IMPORTATION DE CIMENT
Précisions sur les autorisations accordées

Le ministère de la Promotion des investissements privés, du Commerce et de l’Industrie a donné des explications sur la délivrance de deux autorisations accordées à titre exceptionnelle aux sociétés FOBERD et LONGXING SARL,« avant l’entrée en vigueur de l’arrêté de l’interdiction d’importation du ciment au Gabon ».

 

Le communiqué indique qu’« au moment de l’entrée en vigueur de cette mesure et après vérification minutieuse par les services compétents, des dates d’importation avec les opérateurs concernés, deux autorisations exceptionnelles ont été validées par le ministère : la société FOBERD pour des cargaisons embarquées les 25 avril 2017 et 10 juillet 2017 ; la société LONGXING SARL pour des cargaisons embarquées le 20 juillet 2017 ». Précision a en outre été donnée  qu’ « en dehors de ces deux autorisations exceptionnelles accordées pour des importations initiées avant l’entrée en vigueur de l’arrêté d’interdiction, aucune autre autorisation n’a été accordée à aucun opérateur économique ».

Le ministère gabonais de la Promotion des investissements privés, du Commerce et de l’Industrie a également rappelé l’importance de cette mesure d’interdiction, qui, au terme des 2 ans, permettra de réguler et d’assainir le circuit d’importation, de structurer l’industrie du ciment, de garantir l’accroissement des investissements dans le secteur de la cimenterie, d’augmenter le taux d’emplois et l’entrepreneuriat dans les métiers de la chaine de valeurs des métiers de la cimenterie.

Toutes ces mesures et obligations sont intégrées dans un cahier des charges signé d’accord parties et qui fait l’objet d’un suivi périodique. AGP a pour sa part rappelé que c’est par un arrêté du Premier ministre, Emmanuel IssozeNgondet, daté du 19 juillet dernier et publié le 27 juillet 2017 dans le journal officiel, que le gouvernement avait interdit l’importation du ciment pour une durée de deux ans.

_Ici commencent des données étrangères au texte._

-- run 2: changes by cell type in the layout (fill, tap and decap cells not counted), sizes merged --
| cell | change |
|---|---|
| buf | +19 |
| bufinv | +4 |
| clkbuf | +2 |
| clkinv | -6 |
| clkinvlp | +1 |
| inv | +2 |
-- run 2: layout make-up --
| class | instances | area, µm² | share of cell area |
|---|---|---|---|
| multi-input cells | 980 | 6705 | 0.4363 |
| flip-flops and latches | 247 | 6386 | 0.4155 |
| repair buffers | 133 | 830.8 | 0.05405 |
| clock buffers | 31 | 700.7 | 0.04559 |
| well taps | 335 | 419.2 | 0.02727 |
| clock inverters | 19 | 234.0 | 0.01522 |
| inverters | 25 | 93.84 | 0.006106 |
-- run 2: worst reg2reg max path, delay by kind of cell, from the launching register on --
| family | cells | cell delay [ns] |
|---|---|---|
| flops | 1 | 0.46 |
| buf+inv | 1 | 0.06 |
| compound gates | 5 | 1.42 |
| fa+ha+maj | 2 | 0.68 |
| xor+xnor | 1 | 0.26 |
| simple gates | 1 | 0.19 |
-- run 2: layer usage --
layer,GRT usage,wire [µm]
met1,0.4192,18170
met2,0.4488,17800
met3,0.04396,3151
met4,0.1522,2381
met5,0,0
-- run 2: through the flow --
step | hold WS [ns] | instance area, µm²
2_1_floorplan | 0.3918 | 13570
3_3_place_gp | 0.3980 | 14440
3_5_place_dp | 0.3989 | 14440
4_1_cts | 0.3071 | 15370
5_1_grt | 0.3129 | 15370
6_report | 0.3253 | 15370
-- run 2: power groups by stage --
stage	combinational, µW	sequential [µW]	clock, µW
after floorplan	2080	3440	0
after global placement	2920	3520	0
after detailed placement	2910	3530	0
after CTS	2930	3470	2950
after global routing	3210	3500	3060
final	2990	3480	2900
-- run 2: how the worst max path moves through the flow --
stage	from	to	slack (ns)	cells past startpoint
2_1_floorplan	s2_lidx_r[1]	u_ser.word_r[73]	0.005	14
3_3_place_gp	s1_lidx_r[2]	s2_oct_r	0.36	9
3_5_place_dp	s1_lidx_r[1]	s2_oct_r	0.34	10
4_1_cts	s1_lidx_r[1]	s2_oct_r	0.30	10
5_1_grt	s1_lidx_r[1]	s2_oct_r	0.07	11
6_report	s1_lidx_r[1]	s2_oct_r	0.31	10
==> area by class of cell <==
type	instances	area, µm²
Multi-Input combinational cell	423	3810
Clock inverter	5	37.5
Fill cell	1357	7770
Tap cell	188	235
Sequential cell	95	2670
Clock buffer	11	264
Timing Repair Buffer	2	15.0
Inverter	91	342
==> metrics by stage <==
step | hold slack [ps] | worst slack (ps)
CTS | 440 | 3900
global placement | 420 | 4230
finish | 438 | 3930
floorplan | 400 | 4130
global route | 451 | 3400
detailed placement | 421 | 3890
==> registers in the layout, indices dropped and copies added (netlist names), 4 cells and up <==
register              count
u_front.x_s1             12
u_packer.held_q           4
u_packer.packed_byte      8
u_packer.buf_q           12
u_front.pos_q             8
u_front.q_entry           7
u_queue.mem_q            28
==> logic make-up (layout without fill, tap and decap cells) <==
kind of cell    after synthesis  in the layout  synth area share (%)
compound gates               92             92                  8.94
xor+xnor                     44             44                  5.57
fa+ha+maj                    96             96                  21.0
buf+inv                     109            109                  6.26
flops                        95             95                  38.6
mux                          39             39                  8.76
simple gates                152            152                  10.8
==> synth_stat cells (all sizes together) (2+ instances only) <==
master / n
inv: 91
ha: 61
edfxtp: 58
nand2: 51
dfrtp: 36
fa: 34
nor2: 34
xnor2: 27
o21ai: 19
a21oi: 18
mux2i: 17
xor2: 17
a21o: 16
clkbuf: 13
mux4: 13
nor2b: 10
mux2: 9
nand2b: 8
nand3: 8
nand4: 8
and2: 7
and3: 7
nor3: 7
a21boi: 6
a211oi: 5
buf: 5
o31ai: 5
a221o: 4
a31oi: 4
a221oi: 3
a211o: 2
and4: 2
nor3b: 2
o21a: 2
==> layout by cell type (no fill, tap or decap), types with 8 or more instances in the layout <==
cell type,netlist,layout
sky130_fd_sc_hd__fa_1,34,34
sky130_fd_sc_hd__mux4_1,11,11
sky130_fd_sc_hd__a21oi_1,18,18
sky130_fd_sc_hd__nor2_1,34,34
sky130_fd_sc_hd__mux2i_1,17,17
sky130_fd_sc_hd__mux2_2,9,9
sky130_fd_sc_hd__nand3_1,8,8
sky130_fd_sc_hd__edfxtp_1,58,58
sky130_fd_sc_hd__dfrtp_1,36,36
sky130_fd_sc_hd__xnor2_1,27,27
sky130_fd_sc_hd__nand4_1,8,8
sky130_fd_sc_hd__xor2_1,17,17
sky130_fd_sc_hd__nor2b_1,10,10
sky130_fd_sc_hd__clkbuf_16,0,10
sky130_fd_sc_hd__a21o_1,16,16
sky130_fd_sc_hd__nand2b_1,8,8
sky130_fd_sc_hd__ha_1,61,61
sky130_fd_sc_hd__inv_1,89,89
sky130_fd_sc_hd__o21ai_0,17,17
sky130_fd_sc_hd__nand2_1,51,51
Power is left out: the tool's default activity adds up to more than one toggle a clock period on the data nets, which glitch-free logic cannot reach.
`src/design/uks_pkg.sv`:
```
// uks_pkg: shared types and constants for the unique key set block
// operation codes, result record, default table capacity
// no dependencies
package uks_pkg;

	localparam int CAPACITY_DEF = 64;

	localparam int OP_W    = 2;
	localparam int KEY_W   = 32;
	localparam int POS_W   = 6;
	localparam int COUNT_W = 7;

	typedef enum logic [OP_W-1:0] {
		OP_INSERT   = 2'd0,
		OP_REMOVE   = 2'd1,
		OP_CONTAINS = 2'd2,
		OP_READ_AT  = 2'd3
	} op_t;

	typedef struct packed {
		logic [COUNT_W-1:0]      entry_count;
		logic signed [KEY_W-1:0] read_key;
		logic                    ok;
	} res_t;

endpackage

```
`src/design/unique_key_set_with_compaction_top.sv`:
```
// unique_key_set_with_compaction_top: insertion-ordered set of unique keys
// stream input and output channels around uks_core, with a result register
// depends on uks_pkg and uks_core
//
// - s_* channel carries one request per transaction: insert, remove,
//   contains or read-at, with the key and the read position
// - m_* channel returns exactly one result per request, in order: ok flag,
//   the key read (zero unless a read-at succeeded) and the entry count
// - the table is walked one entry per cycle through a single registered
//   memory read port and one key comparator; a search stops early on a
//   hit, a remove then shifts the entries above the match down, and an
//   insert into a full table or a read-at needs no walk
// - s_tready is high only while the sequencer is idle, from the cycle after
//   the result is loaded, so one request is handled at a time
// - a result waits in the output register while the receiver stalls; the
//   sequencer takes the next request meanwhile and holds its result until
//   the register is taken
// - reset empties the set; table contents need no clearing since only
//   entries below the count are ever read
module unique_key_set_with_compaction_top #(
	parameter int CAPACITY = uks_pkg::CAPACITY_DEF
) (
	input  logic        clk,
	input  logic        arst_n,
	// request channel
	input  logic        s_tvalid,
	output logic        s_tready,
	input  logic [39:0] s_tdata,  // operation[1:0], key[33:2], position[39:34]
	// result channel
	output logic        m_tvalid,
	input  logic        m_tready,
	output logic [39:0] m_tdata   // ok[0], read_key[32:1], entry_count[39:33]
);

	logic          core_idle;
	logic          core_done;
	logic          slot_free;
	uks_pkg::res_t core_res;
	uks_pkg::res_t out_q;
	logic          out_valid_q;

	// result register may be refilled in the cycle it is taken
	assign slot_free = !out_valid_q || m_tready;
	assign s_tready  = core_idle;

	uks_core #(
		.CAPACITY(CAPACITY)
	) u_core (
		.clk      (clk),
		.arst_n   (arst_n),
		.start    (s_tvalid && core_idle),
		.operation(uks_pkg::op_t'(s_tdata[1:0])),
		.key      (s_tdata[33:2]),
		.position (s_tdata[39:34]),
		.slot_free(slot_free),
		.idle     (core_idle),
		.done     (core_done),
		.res      (core_res)
	);

	// output register, control part
	always_ff @(posedge clk or negedge arst_n) begin
		if (!arst_n) begin
			out_valid_q <= 1'b0;
		end else if (core_done) begin
			out_valid_q <= 1'b1;
		end else if (m_tready) begin
			out_valid_q <= 1'b0;
		end
	end

	// output register, payload part
	always_ff @(posedge clk) begin
		if (core_done) begin
			out_q <= core_res;
		end
	end

	assign m_tvalid = out_valid_q;
	assign m_tdata  = {out_q.entry_count, out_q.read_key, out_q.ok};

endmodule

```
`src/design/uks_core.sv`:
```
// uks_core: key table memory, shared key comparator and operation sequencer
// walks the table one entry per cycle for search and shift-down delete
// depends on uks_pkg
module uks_core #(
	parameter int CAPACITY = uks_pkg::CAPACITY_DEF
) (
	input  logic                          clk,
	input  logic                          arst_n,
	input  logic                          start,
	input  uks_pkg::op_t                  operation,
	input  logic signed [uks_pkg::KEY_W-1:0] key,
	input  logic [uks_pkg::POS_W-1:0]     position,
	input  logic                          slot_free,
	output logic                          idle,
	output logic                          done,
	output uks_pkg::res_t                 res
);

	localparam int AW = (CAPACITY > 1) ? $clog2(CAPACITY) : 1;
	localparam int CW = $clog2(CAPACITY + 1);

	typedef enum logic [4:0] {
		S_IDLE   = 5'b00001,
		S_SEARCH = 5'b00010,
		S_SHIFT  = 5'b00100,
		S_FETCH  = 5'b01000,
		S_DONE   = 5'b10000
	} state_t;

	state_t state_q;
	uks_pkg::op_t op_q;
	logic signed [uks_pkg::KEY_W-1:0] key_q;
	logic ok_q;
	logic [CW-1:0] count_q;
	logic [CW-1:0] rd_ptr_q;
	logic [CW-1:0] rd_idx_s1;
	logic rd_valid_s1;
	logic [uks_pkg::KEY_W-1:0] rdata_s1;

	logic [uks_pkg::KEY_W-1:0] mem [CAPACITY];

	logic hit;
	logic more;
	logic pos_ok;
	logic rd_en;
	logic [AW-1:0] rd_addr;
	logic wr_en;
	logic [AW-1:0] wr_addr;
	logic [uks_pkg::KEY_W-1:0] wr_data;
	logic [CW-1:0] idx_dec;
	logic [31:0] count_ext;

	// shared comparator on the entry just read
	assign hit     = rd_valid_s1 && (rdata_s1 == key_q);
	assign more    = rd_ptr_q < count_q;
	assign pos_ok  = 32'(position) < 32'(count_q);
	assign idx_dec = rd_idx_s1 - CW'(1);
	assign rd_addr = rd_ptr_q[AW-1:0];

	always_comb begin
		rd_en   = 1'b0;
		wr_en   = 1'b0;
		wr_addr = count_q[AW-1:0];
		wr_data = key_q;
		unique case (state_q)
			S_SEARCH: begin
				rd_en = more && !hit;
				if (!rd_valid_s1 && !more && op_q == uks_pkg::OP_INSERT) begin
					wr_en = 1'b1;
				end
			end
			S_SHIFT: begin
				rd_en = more;
				if (rd_valid_s1) begin
					wr_en   = 1'b1;
					wr_addr = idx_dec[AW-1:0];
					wr_data = rdata_s1;
				end
			end
			S_FETCH: begin
				rd_en = 1'b1;
			end
			default: begin
				rd_en = 1'b0;
			end
		endcase
	end

	// key table, one write and one registered read per cycle
	always_ff @(posedge clk) begin
		if (wr_en) begin
			mem[wr_addr] <= wr_data;
		end
		if (rd_en) begin
			rdata_s1 <= mem[rd_addr];
		end
	end

	always_ff @(posedge clk or negedge arst_n) begin
		if (!arst_n) begin
			state_q     <= S_IDLE;
			op_q        <= uks_pkg::OP_INSERT;
			key_q       <= '0;
			ok_q        <= 1'b0;
			count_q     <= '0;
			rd_ptr_q    <= '0;
			rd_idx_s1   <= '0;
			rd_valid_s1 <= 1'b0;
		end else begin
			rd_valid_s1 <= rd_en;
			if (rd_en) begin
				rd_idx_s1 <= rd_ptr_q;
				rd_ptr_q  <= CW'(rd_ptr_q + 1'b1);
			end
			unique case (state_q)
				S_IDLE: begin
					if (start) begin
						op_q     <= operation;
						key_q    <= key;
						ok_q     <= 1'b0;
						rd_ptr_q <= '0;
						unique case (operation)
							uks_pkg::OP_INSERT: begin
								if (count_q >= CW'(CAPACITY)) begin
									state_q <= S_DONE;
								end else begin
									state_q <= S_SEARCH;
								end
							end
							uks_pkg::OP_REMOVE, uks_pkg::OP_CONTAINS: begin
								state_q <= S_SEARCH;
							end
							uks_pkg::OP_READ_AT: begin
								if (pos_ok) begin
									rd_ptr_q <= CW'(position);
									ok_q     <= 1'b1;
									state_q  <= S_FETCH;
								end else begin
									state_q <= S_DONE;
								end
							end
						endcase
					end
				end
				S_SEARCH: begin
					if (hit) begin
						unique case (op_q)
							uks_pkg::OP_REMOVE: begin
								// restart the walk just above the match
								rd_ptr_q <= CW'(rd_idx_s1 + 1'b1);
								state_q  <= S_SHIFT;
							end
							uks_pkg::OP_CONTAINS: begin
								ok_q    <= 1'b1;
								state_q <= S_DONE;
							end
							default: begin
								state_q <= S_DONE;
							end
						endcase
					end else if (!rd_valid_s1 && !more) begin
						if (op_q == uks_pkg::OP_INSERT) begin
							count_q <= CW'(count_q + 1'b1);
							ok_q    <= 1'b1;
						end
						state_q <= S_DONE;
					end
				end
				S_SHIFT: begin
					if (!rd_valid_s1 && !more) begin
						count_q <= CW'(count_q - 1'b1);
						ok_q    <= 1'b1;
						state_q <= S_DONE;
					end
				end
				S_FETCH: begin
					state_q <= S_DONE;
				end
				S_DONE: begin
					if (slot_free) begin
						state_q <= S_IDLE;
					end
				end
				default: begin
					state_q <= S_IDLE;
				end
			endcase
		end
	end

	assign count_ext       = 32'(count_q);
	assign idle            = (state_q == S_IDLE);
	assign done            = (state_q == S_DONE) && slot_free;
	assign res.ok          = ok_q;
	assign res.read_key    = (op_q == uks_pkg::OP_READ_AT && ok_q) ? rdata_s1 : '0;
	assign res.entry_count = count_ext[uks_pkg::COUNT_W-1:0];

endmodule
```
File: src/hdl/arb_ram.sv
// Generic simple dual-port RAM with registered read.
`timescale 1ns / 1ps

module arb_ram #(
    parameter int WIDTH = 8,
    parameter int DEPTH = 16
) (
    input  logic                     i_clk,
    input  logic                     i_we,
    input  logic [$clog2(DEPTH)-1:0] i_waddr,
    input  logic [WIDTH-1:0]         i_wdata,
    input  logic [$clog2(DEPTH)-1:0] i_raddr,
    output logic [WIDTH-1:0]         o_rdata
);

    logic [WIDTH-1:0] r_mem [DEPTH];
    logic [WIDTH-1:0] r_rdata;

    // Write one word, read one word; the read data is registered
    always_ff @(posedge i_clk) begin
        if (i_we) begin
            r_mem[i_waddr] <= i_wdata;
        end
        r_rdata <= r_mem[i_raddr];
    end

    assign o_rdata = r_rdata;

endmodule

File: config.mk
export PLATFORM = sky130hd
export DESIGN_NAME = arb_ram
export DESIGN_NICKNAME = d
export VERILOG_FILES = /design/src/hdl/arb_ram.sv
export SDC_FILE = /design/constraint.sdc
export NUM_CORES = 1
export LEC_CHECK = 0
export BUFFER_PORTS_ARGS = -buffer_cell sky130_fd_sc_hd__buf_2
export CELL_PAD_IN_SITES_DETAIL_PLACEMENT = 1
export CELL_PAD_IN_SITES_GLOBAL_PLACEMENT = 2
export CORE_ASPECT_RATIO = 0.5
export CORE_MARGIN = 4
export CORE_UTILIZATION = 43
export CTS_CLUSTER_DIAMETER = 60
export DETAILED_ROUTE_END_ITERATION = 8
export PLACE_DENSITY_LB_ADDON = 0.1
export RECOVER_POWER = 25
export SLEW_MARGIN = 5
export SYNTH_ARGS = -nofsm -noshare
export SYNTH_HDL_FRONTEND = slang
export SYNTH_SLANG_ARGS = --single-unit
File: constraint.sdc
create_clock -name i_clk -period 1.75 [get_ports i_clk]
set_input_delay 0.175 -clock i_clk [delete_from_list [all_inputs] [get_ports i_clk]]
set_output_delay 0.175 -clock i_clk [all_outputs]
set_load 0.05 [all_outputs]
* Word-level counts from Yosys, hierarchy flattened
Memory sizes are Yosys's and may differ from the RTL's. A register that Yosys moved wholly into a read port is not among the register bits.
Index checks and enable logic that the tools add are counted.
** Operators by class
- Multiplexer cells :: 2
** Operators by type and width (number)
- 1-bit two-way mux :: 2
** Storage, ports and cells
- Memory bits (writable) :: 128
- Memories kept :: 1
- Output and inout bits :: 8
- Register bits after elaboration :: 0
- Logic and storage cells :: 3
** Memory list
- r_mem :: words 16, width 8, read ports 1, clocked after Yosys merged registers in 1, write ports 1, RTL line 16 : logic [WIDTH-1:0] r_mem [DEPTH];

* Logic depth before layout (Yosys ltp)
- Depth after elaboration :: 2
- Depth in mapped cells :: 5

* Worst setup path before layout
No wires, ideal clock.
- Kind :: input-to-reg
- From :: input port i_waddr[2]
- To :: memory r_mem[0][0] (enable)
- Data required time :: 1367 ps
- Setup time :: 383 ps
- Slack :: 82 ps
- Cell stages on the path :: 2
- Data arrival time :: 1285 ps
- Path buffers :: 0
- Cells stage by stage :: or3b_2 -> nor3_1
** RTL lines
- start: declaration :: RTL line 10 : input logic [$clog2(DEPTH)-1:0] i_waddr,
- end: declaration :: RTL line 16
No word-level cell before the write port.

==> impl_results.rst <==
.. list-table::
   :header-rows: 1

   * - Metric
     - Value
   * - Final antenna-violating net count
     - 0
   * - Die Footprint
     - 13900 µm²
   * - Pwr Density
     - 1230 nW/µm²
   * - Sw Share
     - 0.217
   * - Hold Path Stages
     - 1
   * - Hold crit path type
     - in2reg
   * - Std-Cell Rows
     - 27
   * - Per-cell via count in the routed design
     - 5.53
   * - Gpl congestion
     - 0.755
   * - Half-perimeter wire length of the detailed placement result
     - 7030 µm
   * - Mean post-synth cell area
     - 22.5 µm²
   * - Number of library cell types mapped by synthesis
     - 19
   * - Number of instances resized during post-cts repair
     - 0
   * - Leak
     - 2.07 nW
   * - Number of cells on the critical path
     - 3
   * - Met1 Resource Use GR
     - 0.254
   * - Register area share after synthesis
     - 0.778
   * - Worst supply voltage drop on vdd
     - 0.000564 V
   * - Final hold violations
     - 0
   * - Psw
     - 1.63 mW
   * - Clock tree from TritonCTS
     - done
   * - Fin area
     - 6140 µm²
   * - Number of DRC markers after the initial detailed-route iteration
     - 198
   * - Vias
     - 2510
   * - Cell count after synthesis
     - 229
   * - Most frequent cells in the layout
     - 128 x sky130_fd_sc_hd__edfxtp_1, 20 x sky130_fd_sc_hd__buf_2, 18 x sky130_fd_sc_hd__mux4_2
   * - Width of the die
     - 163 µm
   * - Outcome
     - completed
   * - Post-synth net total
     - 247
   * - Total global-route track usage
     - 0.172
   * - Required @ worst endpoint
     - 2.02 ns
   * - Biggest fanout along the worst timing path
     - 1
   * - Die height
     - 85.4 µm
   * - Library cell contributing the largest single delay on the critical path
     - sky130_fd_sc_hd__mux4_1
   * - Most crowded layer after global routing
     - met1
   * - Met3 Track Usage GR
     - 0.0563
   * - Clock network latency to the later pin of the worst-skew pair
     - 0.40 ns
   * - Final global-route overflow total
     - 0
   * - Number of top-level pins
     - 26
   * - Setup crit start
     - r_mem[9][3]
   * - Port Buffer Count
     - 25
   * - Largest net degree at the start of global routing
     - 33
   * - Buffer and inverter count on the worst path
     - 0
   * - Worst Path Arrival
     - 1.76 ns
   * - Core box area
     - 11400 µm²
   * - Unrepaired setup endpoints after global routing
     - no
   * - R2r endpoint
     - o_rdata[3]
   * - Leading area contributor after synthesis
     - sky130_fd_sc_hd__edfxtp_1
   * - Root buffer cell
     - sky130_fd_sc_hd__clkbuf_16
   * - CP Launch Type
     - register
   * - Kind of critical path
     - reg2reg
   * - Transition time of the tightest slew-check pin
     - 0.859 ns
   * - Number of remaining DRC errors
     - 0
   * - CP Capture Type
     - register
   * - Min Tclk post-route
     - 1.49 ns
   * - CTS Buf Count
     - 17
   * - Portion of total power attributed to combinational logic
     - 0.056
   * - Reg power frac
     - 0.487
   * - Iteration count of the initial detailed-routing pass
     - 4
   * - Internal power contribution
     - 5.89 mW
   * - Clk_skew
     - 0.00744 ns
   * - # hold bufs at CTS
     - 0
   * - Worst slew margin
     - 0.426
   * - Leading cell type in the layout, fill and taps excluded
     - sky130_fd_sc_hd__edfxtp_1
   * - Total of flip-flops plus latches after synthesis
     - 136
   * - Cells traversed along the worst timing path
     - mux4_1 -> a22oi_1 -> nand2_1
   * - Final clock period utilization by the worst path
     - 0.849
   * - Flop-to-flop setup slack
     - 0.26 ns
   * - Highest clock rate
     - 673 MHz
   * - Number of setup violations in the final report
     - 0
   * - Met2 usage in global routing
     - 0.247
   * - Setup bufs post-CTS
     - 0
   * - Final Routed Wirelength
     - 11100 µm
   * - TritonCTS Sinks
     - 136
   * - Final number of max-transition violations
     - 0
   * - Routed len/inst
     - 24.4 µm
   * - Worst hold path startpoint
     - i_wdata[1]
   * - Cell class contributing the biggest share of worst-path delay
     - multiplexers
   * - Number of levels the H-tree was split into
     - 4
   * - Clk pin slew, worst setup/hold paths
     - 0.06 ns
   * - Post-synthesis instance area
     - 5150 µm²
   * - Share of final-layout standard cells stronger than drive strength 1
     - 0.298
   * - Number of antenna violations at the first check in global routing
     - 0
   * - # Max-Cap Violations
     - 0
   * - Number of antenna cells inserted
     - 0
   * - Synth top area share
     - 0.747
   * - Endpoint with the worst hold slack
     - r_mem[2][1]
   * - Net count, final
     - 300
   * - Number of warnings printed during yosys synthesis
     - 0
   * - Reg-to-Reg Start
     - r_mem[9][3]
   * - Maximum root-to-sink buffer count
     - 2
   * - Main area contributors after synthesis
     - sky130_fd_sc_hd__edfxtp_1 75%, sky130_fd_sc_hd__mux4_2 7.9%, sky130_fd_sc_hd__mux4_1 7.1%
   * - Via count of the first global-routing pass
     - 2660
   * - Global-route wire length before repair
     - 16900 µm
   * - Starting density of the core
     - 0.453
   * - Cell Area, Placed
     - 5570 µm²
   * - Fraction of power consumed by the clock network
     - 0.456
   * - Area grow syn2layout
     - 19.2%
   * - Largest stage delay, worst path
     - 0.51 ns
   * - Number of cells on the worst reg-to-reg path
     - 3
   * - Setup TNS
     - 0 ns
-- metrics by stage --
stage	utilization	hold slack, ns	setup WS [ns]	cells	total power, mW
final	0.541	0.189	0.264	454	7.53
after global routing	0.541	0.179	0.218	454	7.82
after CTS	0.541	0.149	0.275	454	7.61
after detailed placement	0.490	0.581	0.0655	422	4.17
after global placement	0.490	0.568	0.0868	422	4.15
after floorplan	-	0.274	0.0821	229	3.99
-- power groups by stage --
stage	clock, mW	sequential [mW]	combinational (mW)
3_3_place_gp	0	3.73	0.421
4_1_cts	3.51	3.67	0.431
2_1_floorplan	0	3.80	0.185
5_1_grt	3.70	3.67	0.454
6_report	3.44	3.67	0.423
3_5_place_dp	0	3.73	0.430
-- how the worst max path moves through the flow --
stage / to / slack (ns)
floorplan: r_mem[0][0] / 0.08
global placement: o_rdata[4] / 0.09
detailed placement: o_rdata[3] / 0.07
CTS: o_rdata[3] / 0.28
global route: o_rdata[3] / 0.22
finish: o_rdata[3] / 0.26
-- synthesized netlist by cell type --
master and n:
sky130_fd_sc_hd__a22oi_1 16, sky130_fd_sc_hd__and2_1 1, sky130_fd_sc_hd__and2b_1 1, sky130_fd_sc_hd__buf_2 3, sky130_fd_sc_hd__buf_4 1, sky130_fd_sc_hd__buf_6 3, sky130_fd_sc_hd__clkdlybuf4s25_2 3, sky130_fd_sc_hd__dfxtp_1 8
sky130_fd_sc_hd__edfxtp_1 128, sky130_fd_sc_hd__mux4_1 14, sky130_fd_sc_hd__mux4_2 18, sky130_fd_sc_hd__nand2_1 9, sky130_fd_sc_hd__nand2b_1 2, sky130_fd_sc_hd__nand3_1 1, sky130_fd_sc_hd__nand3b_1 2, sky130_fd_sc_hd__nor2_1 13
sky130_fd_sc_hd__nor2b_1 1, sky130_fd_sc_hd__nor3_1 4, sky130_fd_sc_hd__or3b_2 1
-- flip-flops by register name, indices dropped and copies added, names as in the netlist --
register,count
r_mem,128
o_rdata,8
-- cell families (layout without fill, tap and decap cells) --
kind of cell           after synthesis  after routing  share of synthesized area
and+or+nand+nor                     35             35                     0.0318
AOI/OAI and AO/OA                   16             16                     0.0233
muxes                               32             32                      0.150
DFF                                136            136                      0.778
buffers and inverters               10             76                     0.0168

Cette mesure vise, selon toujours l’AGP, à réguler le marché gabonais du ciment, mais aussi à valoriser la filière et à protéger les investissements dans ce secteur, à maintenir des emplois existants et à créer d’emplois nouveaux en faveur des travailleurs locaux. A cela s’ajoutent, la protection du consommateur, du circuit de distribution et la préservation du pouvoir d’achat des ménages. Y compris la mise en œuvre du programme d’industrialisation par les acteurs du secteur industriel et la création d’un tissu entrepreneurial industriel, sur les chaînes de valeur de l’écosystème de la transformation industrielle, et l’assainissement du circuit des importations du ciment.